For months, provider organizations have been bemoaning the costs of relying on temporary staff that eat up limited, taxpayer-supported Medicare and Medicaid dollars.
But nationwide, there’s one set of nursing homes feeling a unique pain associated with being short-staffed and unable to recruit in this tight labor market: Those owned by the taxpayers themselves.
County-run and other municipal-owned nursing homes are struggling mightily with public budget issues that limit the options for wage increases and slow the processes needed to address urgent hiring and retention challenges.
In New Hampshire, for example, the Belknap County Board of Commissioners last week scheduled an emergency meeting to discuss how it can raise wages at its 94-bed nursing home, and whether it will be possible to bring in National Guard members to deliver patient care.
Commission Chairman Peter Spanos has said Belknap County Nursing Home is in “crisis mode.” County leaders said the facility has been losing nurses to other local long-term care facilities that can pay substantially more — sometimes twice as much. While the county recently hired three travel nurses for a three-month period, officials plan to discuss other ways to address the staffing shortage today.
“We are going to discuss whether or not we can do a lump-sum payment or significantly adjust wages,” County Administrator Debra Shackett told local media last week.
The number of county-owned facilities is dwindling across the United States. In Pennsylvania, for example, there were 16 operating in 2021, just 44% of the 36 in 2004. Yet in rural and underserved communities, they remain an especially important care option for elderly residents.
Belknap County’s Spanos said wages at that nursing home have been “artificially low for many, many years” and that other county nursing homes in New Hampshire face similar hurdles.
Often, municipal bodies need to seek approval through their local funding hierarchy before reallocating funds in support of wage or benefit changes or operational overhauls that might give workers more flexibility. Pay raises given to workers in one municipal setting also can affect pay for other classes of workers, and many state- and county-owned facilities also have union contracts to consider.
COVID-19 and vaccination mandates also play a role.
Nursing home workers have pursued lawsuits against municipalities that enacted vaccine mandates of their own, and others have threatened to walk off their government jobs as the federal rule covering healthcare workers approaches.

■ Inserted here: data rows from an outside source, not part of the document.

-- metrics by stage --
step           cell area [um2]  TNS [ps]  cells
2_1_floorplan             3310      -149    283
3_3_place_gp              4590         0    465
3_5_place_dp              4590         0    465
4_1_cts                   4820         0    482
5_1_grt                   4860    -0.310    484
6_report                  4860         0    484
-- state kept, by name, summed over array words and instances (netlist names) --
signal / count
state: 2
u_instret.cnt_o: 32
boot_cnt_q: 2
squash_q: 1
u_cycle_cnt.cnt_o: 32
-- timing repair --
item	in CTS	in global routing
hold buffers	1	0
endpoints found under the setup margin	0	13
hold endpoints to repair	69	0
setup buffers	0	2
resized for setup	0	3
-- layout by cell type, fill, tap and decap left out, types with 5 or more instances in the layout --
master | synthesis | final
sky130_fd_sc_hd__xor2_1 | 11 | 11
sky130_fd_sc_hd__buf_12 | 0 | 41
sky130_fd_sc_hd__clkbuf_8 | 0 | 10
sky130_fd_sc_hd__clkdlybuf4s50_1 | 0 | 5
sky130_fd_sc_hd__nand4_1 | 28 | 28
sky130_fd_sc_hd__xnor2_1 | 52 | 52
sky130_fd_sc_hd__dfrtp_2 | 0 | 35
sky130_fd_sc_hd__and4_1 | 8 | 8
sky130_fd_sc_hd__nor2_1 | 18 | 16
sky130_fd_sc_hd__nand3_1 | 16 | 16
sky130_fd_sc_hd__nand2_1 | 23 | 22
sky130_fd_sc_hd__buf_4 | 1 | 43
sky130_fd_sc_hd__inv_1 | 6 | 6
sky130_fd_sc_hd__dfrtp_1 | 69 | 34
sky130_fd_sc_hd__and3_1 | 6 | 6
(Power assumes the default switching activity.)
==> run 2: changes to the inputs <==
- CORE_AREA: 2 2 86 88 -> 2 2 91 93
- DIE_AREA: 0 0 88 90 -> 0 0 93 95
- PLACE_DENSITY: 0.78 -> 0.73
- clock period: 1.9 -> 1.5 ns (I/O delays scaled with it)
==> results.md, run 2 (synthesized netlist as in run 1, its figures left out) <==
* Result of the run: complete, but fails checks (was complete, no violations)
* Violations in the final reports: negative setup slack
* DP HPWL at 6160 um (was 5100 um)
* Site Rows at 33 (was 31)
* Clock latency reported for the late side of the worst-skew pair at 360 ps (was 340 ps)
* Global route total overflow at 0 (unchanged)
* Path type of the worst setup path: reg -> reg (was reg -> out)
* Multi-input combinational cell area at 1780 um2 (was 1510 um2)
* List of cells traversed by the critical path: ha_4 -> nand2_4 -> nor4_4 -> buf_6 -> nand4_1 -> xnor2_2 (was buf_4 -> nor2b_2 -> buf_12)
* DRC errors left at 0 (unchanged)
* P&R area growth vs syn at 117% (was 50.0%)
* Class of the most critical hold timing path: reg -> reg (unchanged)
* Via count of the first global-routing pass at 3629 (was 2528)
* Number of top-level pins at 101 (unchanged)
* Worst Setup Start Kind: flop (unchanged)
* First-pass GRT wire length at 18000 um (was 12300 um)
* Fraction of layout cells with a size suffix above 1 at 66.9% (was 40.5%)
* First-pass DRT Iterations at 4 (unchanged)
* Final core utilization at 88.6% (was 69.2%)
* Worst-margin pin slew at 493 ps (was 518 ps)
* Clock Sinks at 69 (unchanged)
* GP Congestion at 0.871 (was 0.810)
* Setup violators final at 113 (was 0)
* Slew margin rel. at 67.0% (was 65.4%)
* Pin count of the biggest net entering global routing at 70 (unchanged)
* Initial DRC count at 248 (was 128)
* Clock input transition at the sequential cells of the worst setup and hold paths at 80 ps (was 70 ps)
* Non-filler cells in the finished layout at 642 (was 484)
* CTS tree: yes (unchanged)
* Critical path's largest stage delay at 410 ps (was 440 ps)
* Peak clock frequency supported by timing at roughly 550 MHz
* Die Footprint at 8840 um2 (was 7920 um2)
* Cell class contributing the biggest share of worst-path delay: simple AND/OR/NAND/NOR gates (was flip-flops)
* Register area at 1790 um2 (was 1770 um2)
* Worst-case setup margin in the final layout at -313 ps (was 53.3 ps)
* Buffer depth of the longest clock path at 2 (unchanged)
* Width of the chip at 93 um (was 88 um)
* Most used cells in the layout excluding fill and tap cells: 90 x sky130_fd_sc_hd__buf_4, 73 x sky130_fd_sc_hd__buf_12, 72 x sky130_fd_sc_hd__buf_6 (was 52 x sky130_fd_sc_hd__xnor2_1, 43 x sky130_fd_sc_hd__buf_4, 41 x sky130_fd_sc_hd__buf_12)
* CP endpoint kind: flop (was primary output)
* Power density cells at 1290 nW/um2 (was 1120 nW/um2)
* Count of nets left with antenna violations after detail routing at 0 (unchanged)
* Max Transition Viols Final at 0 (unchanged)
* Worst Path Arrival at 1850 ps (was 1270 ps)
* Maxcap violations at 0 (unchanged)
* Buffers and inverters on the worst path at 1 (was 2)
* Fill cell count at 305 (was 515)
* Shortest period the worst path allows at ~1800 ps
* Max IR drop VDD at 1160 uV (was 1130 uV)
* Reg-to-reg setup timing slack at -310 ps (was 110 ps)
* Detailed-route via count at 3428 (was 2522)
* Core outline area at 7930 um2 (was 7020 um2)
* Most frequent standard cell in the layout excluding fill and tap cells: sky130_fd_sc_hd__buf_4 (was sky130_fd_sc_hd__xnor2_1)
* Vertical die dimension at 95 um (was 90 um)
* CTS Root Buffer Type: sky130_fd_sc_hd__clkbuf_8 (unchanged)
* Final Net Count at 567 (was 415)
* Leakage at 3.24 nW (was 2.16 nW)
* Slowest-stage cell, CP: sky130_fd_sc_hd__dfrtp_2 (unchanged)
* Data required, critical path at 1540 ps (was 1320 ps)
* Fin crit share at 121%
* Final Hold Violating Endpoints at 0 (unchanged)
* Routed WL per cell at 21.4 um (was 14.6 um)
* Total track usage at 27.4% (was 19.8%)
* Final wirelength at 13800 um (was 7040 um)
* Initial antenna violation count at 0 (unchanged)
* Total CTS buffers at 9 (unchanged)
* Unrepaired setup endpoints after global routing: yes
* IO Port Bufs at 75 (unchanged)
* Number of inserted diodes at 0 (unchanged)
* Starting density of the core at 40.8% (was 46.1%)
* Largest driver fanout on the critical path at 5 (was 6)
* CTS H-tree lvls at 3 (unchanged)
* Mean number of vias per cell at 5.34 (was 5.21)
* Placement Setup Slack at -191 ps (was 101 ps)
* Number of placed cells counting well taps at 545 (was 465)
File: config.mk
export PLATFORM = sky130hd
export DESIGN_NAME = fetch_unit
export DESIGN_NICKNAME = d
export VERILOG_FILES = /design/src/rtl/fetch_unit.sv
export SDC_FILE = /design/constraint.sdc
export NUM_CORES = 1
export LEC_CHECK = 0
export CAP_MARGIN = 10
export CORE_UTILIZATION = 25
export CTS_BUF_LIST = sky130_fd_sc_hd__clkbuf_8
export CTS_CLUSTER_DIAMETER = 30
export DETAILED_ROUTE_END_ITERATION = 8
export HOLD_SLACK_MARGIN = 0.05
export SLEW_MARGIN = 20
export SYNTH_ARGS = -nofsm -noshare
export SYNTH_HDL_FRONTEND = slang
export SYNTH_SLANG_ARGS = --single-unit
File: constraint.sdc
create_clock -name clk -period 5.2 [get_ports clk]
set_clock_uncertainty 0.15 [all_clocks]
set_input_delay 1.3 -clock clk [delete_from_list [all_inputs] [get_ports clk]]
set_output_delay 1.3 -clock clk [all_outputs]
set_load 0.1 [all_outputs]
File: src/rtl/fetch_unit.sv
// Instruction-fetch and next-PC stage: owns the PC, fetches over a req/ready
// handshake, holds the instruction until execute completes it, then redirects.
module fetch_unit #(
    parameter logic [31:0] RESET_PC = 32'h0000_0000
) (
    input  logic        clk,
    input  logic        reset_n,
    output logic        imem_req,
    output logic [31:0] imem_addr,
    input  logic [31:0] imem_rdata,
    input  logic        imem_ready,
    output logic [31:0] instr,
    output logic [5:0]  opcode,
    output logic        instr_valid,
    output logic [31:0] pc,
    output logic [31:0] pc_plus4,
    input  logic        ex_done,
    input  logic        jump,
    input  logic        jump_reg,
    input  logic        branch,
    input  logic        brchne,
    input  logic        bgtz,
    input  logic        bltz,
    input  logic        blez,
    input  logic        alu_zero,
    input  logic [31:0] rs_val,
    output logic        misaligned,
    output logic [31:0] instr_count
);

    typedef enum logic [1:0] {
        S_RESET,
        S_FETCH,
        S_HOLD
    } state_t;

    state_t      state;
    logic [31:0] next_pc;
    logic [31:0] branch_offset;
    logic        taken;
    logic        rs_zero;
    logic        rs_neg;

    assign pc_plus4  = pc + 32'd4;
    assign opcode    = instr[31:26];
    assign imem_addr = pc;
    assign imem_req  = (state == S_FETCH);

    // Priority jr > j > taken branch > fall-through; lower-priority inputs are
    // never consulted once a higher one is set, so X on them is harmless.
    always_comb begin
        rs_zero       = (rs_val == 32'd0);
        rs_neg        = rs_val[31];
        branch_offset = {{14{instr[15]}}, instr[15:0], 2'b00};
        taken         = (branch & alu_zero)
                      | (brchne & ~alu_zero)
                      | (bgtz & ~rs_neg & ~rs_zero)
                      | (blez & (rs_neg | rs_zero))
                      | (bltz & rs_neg);
        next_pc       = pc_plus4;
        if (jump_reg) begin
            next_pc = {rs_val[31:2], 2'b00};
        end else if (jump) begin
            next_pc = {pc_plus4[31:28], instr[25:0], 2'b00};
        end else if (taken) begin
            next_pc = pc_plus4 + branch_offset;
        end
    end

    always_ff @(posedge clk or negedge reset_n) begin
        if (!reset_n) begin
            state       <= S_RESET;
            pc          <= RESET_PC;
            instr       <= 32'd0;
            instr_valid <= 1'b0;
            misaligned  <= 1'b0;
            instr_count <= 32'd0;
        end else begin
            misaligned <= 1'b0;
            case (state)
                S_RESET: state <= S_FETCH;
                S_FETCH: begin
                    if (imem_ready) begin
                        instr       <= imem_rdata;
                        instr_valid <= 1'b1;
                        state       <= S_HOLD;
                    end
                end
                S_HOLD: begin
                    if (ex_done) begin
                        pc          <= next_pc;
                        instr_valid <= 1'b0;
                        instr_count <= instr_count + 32'd1;
                        misaligned  <= jump_reg & (|rs_val[1:0]);
                        state       <= S_FETCH;
                    end
                end
                default: state <= S_RESET;
            endcase
        end
    end

endmodule
**src/rtl/hist_stat_if.sv**
```systemverilog
// Histogram controller bus bundle.
// Groups the frame/pixel input stream, the dual-port histogram RAM
// (port A read, port B write, both active-low enables) and the readout stream.
// master: environment side (drives pixels and RAM read data).
// slave:  controller side (drives RAM controls and readout).
interface hist_stat_if;
  logic        frame_start;
  logic        frame_end;
  logic        pix_valid;
  logic [7:0]  pix_data;
  logic [7:0]  ram_aa;
  logic        ram_cena;
  logic [13:0] ram_qa;
  logic [7:0]  ram_ab;
  logic        ram_cenb;
  logic [13:0] ram_db;
  logic        hist_valid;
  logic [7:0]  hist_bin;
  logic [13:0] hist_count;
  logic        hist_done;
  logic        busy;
  logic        frm_err;

  modport master (
    output frame_start, frame_end, pix_valid, pix_data, ram_qa,
    input  ram_aa, ram_cena, ram_ab, ram_cenb, ram_db,
    input  hist_valid, hist_bin, hist_count, hist_done, busy, frm_err
  );

  modport slave (
    input  frame_start, frame_end, pix_valid, pix_data, ram_qa,
    output ram_aa, ram_cena, ram_ab, ram_cenb, ram_db,
    output hist_valid, hist_bin, hist_count, hist_done, busy, frm_err
  );
endinterface

```
**src/rtl/hist_stat_ctrl.sv**
```systemverilog
// 256-bin, 14-bit histogram controller over an external dual-port RAM.
// Ports:
//   clk  - sole clock, rising edge.
//   rst  - asynchronous active-high reset; restarts the 256-cycle bin clear.
//   bus  - hist_stat_if.slave: frame/pixel stream in, RAM port A read
//          (ram_qa registered, one cycle after ram_cena=0), RAM port B write,
//          readout stream (hist_valid/hist_bin/hist_count, hist_done), busy, frm_err.
// Parameter SAT_EN: 1 = counts saturate at 16383, 0 = counts wrap modulo 2^14.
module hist_stat_ctrl #(
  parameter bit SAT_EN = 1'b1
) (
  input  logic       clk,
  input  logic       rst,
  hist_stat_if.slave bus
);

  typedef enum logic [2:0] {StClear, StIdle, StAccum, StDrain, StReadout} state_e;

  localparam logic [13:0] CntMax = 14'h3FFF;

  state_e      state_q, state_d;
  logic [8:0]  cnt_q, cnt_d;
  // Read-modify-write pipeline: stage 1 holds the bin read last cycle.
  logic        p1_vld_q, p1_vld_d;
  logic [7:0]  p1_bin_q, p1_bin_d;
  // Last accumulation write, forwarded when the next increment hits the same bin.
  logic        wr_vld_q, wr_vld_d;
  logic [7:0]  wr_bin_q, wr_bin_d;
  logic [13:0] wr_data_q, wr_data_d;
  // Readout values held while hist_valid is low.
  logic [7:0]  hold_bin_q, hold_bin_d;
  logic [13:0] hold_cnt_q, hold_cnt_d;

  logic [13:0] base, incr;
  logic [7:0]  rd_bin;

  logic        ram_cena, ram_cenb, hist_valid, hist_done, busy, frm_err;
  logic [7:0]  ram_aa, ram_ab, hist_bin;
  logic [13:0] ram_db, hist_count;

  // The RAM has not yet seen last cycle's write when it is read back-to-back.
  assign base   = (wr_vld_q && (wr_bin_q == p1_bin_q)) ? wr_data_q : bus.ram_qa;
  assign incr   = (base == CntMax) ? (SAT_EN ? CntMax : 14'd0) : base + 14'd1;
  // Readout beat at count k+1 reports bin k; count 256 wraps to bin 255.
  assign rd_bin = cnt_q[7:0] - 8'd1;

  always_comb begin
    state_d    = state_q;
    cnt_d      = cnt_q;
    p1_vld_d   = 1'b0;
    p1_bin_d   = p1_bin_q;
    wr_vld_d   = 1'b0;
    wr_bin_d   = wr_bin_q;
    wr_data_d  = wr_data_q;
    hold_bin_d = hold_bin_q;
    hold_cnt_d = hold_cnt_q;
    ram_aa     = 8'd0;
    ram_cena   = 1'b1;
    ram_ab     = 8'd0;
    ram_cenb   = 1'b1;
    ram_db     = 14'd0;
    hist_valid = 1'b0;
    hist_bin   = hold_bin_q;
    hist_count = hold_cnt_q;
    hist_done  = 1'b0;
    busy       = (state_q != StIdle);
    frm_err    = 1'b0;

    // Write stage runs regardless of state so the last frame pixel lands in DRAIN.
    if (p1_vld_q) begin
      ram_ab    = p1_bin_q;
      ram_cenb  = 1'b0;
      ram_db    = incr;
      wr_vld_d  = 1'b1;
      wr_bin_d  = p1_bin_q;
      wr_data_d = incr;
    end

    unique case (state_q)
      StClear: begin
        ram_ab   = cnt_q[7:0];
        ram_cenb = 1'b0;
        ram_db   = 14'd0;
        if (bus.frame_start || bus.pix_valid) frm_err = 1'b1;
        if (cnt_q == 9'd255) begin
          state_d = StIdle;
          cnt_d   = 9'd0;
        end else begin
          cnt_d = cnt_q + 9'd1;
        end
      end
      StIdle: begin
        if (bus.pix_valid) frm_err = 1'b1;
        if (bus.frame_start) state_d = StAccum;
      end
      StAccum: begin
        if (bus.frame_start) frm_err = 1'b1;
        if (bus.pix_valid) begin
          ram_aa   = bus.pix_data;
          ram_cena = 1'b0;
          p1_vld_d = 1'b1;
          p1_bin_d = bus.pix_data;
        end
        if (bus.frame_end) begin
          state_d = StDrain;
          cnt_d   = 9'd0;
        end
      end
      StDrain: begin
        if (bus.frame_start || bus.pix_valid) frm_err = 1'b1;
        if (cnt_q == 9'd1) begin
          state_d = StReadout;
          cnt_d   = 9'd0;
        end else begin
          cnt_d = cnt_q + 9'd1;
        end
      end
      StReadout: begin
        if (bus.frame_start || bus.pix_valid) frm_err = 1'b1;
        if (cnt_q <= 9'd255) begin
          ram_aa   = cnt_q[7:0];
          ram_cena = 1'b0;
        end
        // Report the bin read last cycle and zero it for the next frame.
        if ((cnt_q != 9'd0) && (cnt_q <= 9'd256)) begin
          hist_valid = 1'b1;
          hist_bin   = rd_bin;
          hist_count = bus.ram_qa;
          hold_bin_d = rd_bin;
          hold_cnt_d = bus.ram_qa;
          ram_ab     = rd_bin;
          ram_cenb   = 1'b0;
          ram_db     = 14'd0;
        end
        if (cnt_q == 9'd257) begin
          hist_done = 1'b1;
          state_d   = StIdle;
          cnt_d     = 9'd0;
        end else begin
          cnt_d = cnt_q + 9'd1;
        end
      end
      default: begin
        state_d = StClear;
        cnt_d   = 9'd0;
      end
    endcase

    // State already sits at CLEAR bin 0 during reset; keep the RAM untouched.
    if (rst) begin
      ram_aa     = 8'd0;
      ram_cena   = 1'b1;
      ram_ab     = 8'd0;
      ram_cenb   = 1'b1;
      ram_db     = 14'd0;
      hist_valid = 1'b0;
      hist_bin   = 8'd0;
      hist_count = 14'd0;
      hist_done  = 1'b0;
      busy       = 1'b1;
      frm_err    = 1'b0;
    end
  end

  always_ff @(posedge clk or posedge rst) begin
    if (rst) begin
      state_q    <= StClear;
      cnt_q      <= 9'd0;
      p1_vld_q   <= 1'b0;
      p1_bin_q   <= 8'd0;
      wr_vld_q   <= 1'b0;
      wr_bin_q   <= 8'd0;
      wr_data_q  <= 14'd0;
      hold_bin_q <= 8'd0;
      hold_cnt_q <= 14'd0;
    end else begin
      state_q    <= state_d;
      cnt_q      <= cnt_d;
      p1_vld_q   <= p1_vld_d;
      p1_bin_q   <= p1_bin_d;
      wr_vld_q   <= wr_vld_d;
      wr_bin_q   <= wr_bin_d;
      wr_data_q  <= wr_data_d;
      hold_bin_q <= hold_bin_d;
      hold_cnt_q <= hold_cnt_d;
    end
  end

  assign bus.ram_aa     = ram_aa;
  assign bus.ram_cena   = ram_cena;
  assign bus.ram_ab     = ram_ab;
  assign bus.ram_cenb   = ram_cenb;
  assign bus.ram_db     = ram_db;
  assign bus.hist_valid = hist_valid;
  assign bus.hist_bin   = hist_bin;
  assign bus.hist_count = hist_count;
  assign bus.hist_done  = hist_done;
  assign bus.busy       = busy;
  assign bus.frm_err    = frm_err;

endmodule

```
**src/flat_wrapper.sv**
```systemverilog
// flat-port wrapper written by rule: the top's interface ports become plain ports
module hist_stat_ctrl_flat 
#(
  parameter bit SAT_EN = 1'b1
)
  (clk, rst, bus_frame_start, bus_frame_end, bus_pix_valid, bus_pix_data, bus_ram_qa, bus_ram_aa, bus_ram_cena, bus_ram_ab, bus_ram_cenb, bus_ram_db, bus_hist_valid, bus_hist_bin, bus_hist_count, bus_hist_done, bus_busy, bus_frm_err);
  hist_stat_if bus_i ();
  input  logic clk;
  input  logic rst;
  input wire logic [$bits(bus_i.frame_start)-1:0] bus_frame_start;
  input wire logic [$bits(bus_i.frame_end)-1:0] bus_frame_end;
  input wire logic [$bits(bus_i.pix_valid)-1:0] bus_pix_valid;
  input wire logic [$bits(bus_i.pix_data)-1:0] bus_pix_data;
  input wire logic [$bits(bus_i.ram_qa)-1:0] bus_ram_qa;
  output wire logic [$bits(bus_i.ram_aa)-1:0] bus_ram_aa;
  output wire logic [$bits(bus_i.ram_cena)-1:0] bus_ram_cena;
  output wire logic [$bits(bus_i.ram_ab)-1:0] bus_ram_ab;
  output wire logic [$bits(bus_i.ram_cenb)-1:0] bus_ram_cenb;
  output wire logic [$bits(bus_i.ram_db)-1:0] bus_ram_db;
  output wire logic [$bits(bus_i.hist_valid)-1:0] bus_hist_valid;
  output wire logic [$bits(bus_i.hist_bin)-1:0] bus_hist_bin;
  output wire logic [$bits(bus_i.hist_count)-1:0] bus_hist_count;
  output wire logic [$bits(bus_i.hist_done)-1:0] bus_hist_done;
  output wire logic [$bits(bus_i.busy)-1:0] bus_busy;
  output wire logic [$bits(bus_i.frm_err)-1:0] bus_frm_err;
  assign bus_i.frame_start = bus_frame_start;
  assign bus_i.frame_end = bus_frame_end;
  assign bus_i.pix_valid = bus_pix_valid;
  assign bus_i.pix_data = bus_pix_data;
  assign bus_i.ram_qa = bus_ram_qa;
  assign bus_ram_aa = bus_i.ram_aa;
  assign bus_ram_cena = bus_i.ram_cena;
  assign bus_ram_ab = bus_i.ram_ab;
  assign bus_ram_cenb = bus_i.ram_cenb;
  assign bus_ram_db = bus_i.ram_db;
  assign bus_hist_valid = bus_i.hist_valid;
  assign bus_hist_bin = bus_i.hist_bin;
  assign bus_hist_count = bus_i.hist_count;
  assign bus_hist_done = bus_i.hist_done;
  assign bus_busy = bus_i.busy;
  assign bus_frm_err = bus_i.frm_err;
  hist_stat_ctrl #(.SAT_EN(SAT_EN)) u_core (.clk(clk), .rst(rst), .bus(bus_i));
endmodule
```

Also in New Hampshire, leaders of the county-owned Maplewood Nursing Home leaders predicted they could lose a dozen of roughly 250 employees due to the federal mandate. The home plans to close its third floor and move those residents to available beds on the second and fourth floors in early December, Administrator Kathryn Kindopp told The Sentinel last week.
Belknap, meanwhile, has been operating at two-thirds capacity because of the staff shortage. Nursing home Administrator Shelley Richardson told commissioners she hopes whatever proposal for higher wages the commission supports will be sufficient to stabilize staffing so the nursing home will be able to stay open for the rest of this year “and hopefully well into 2022.”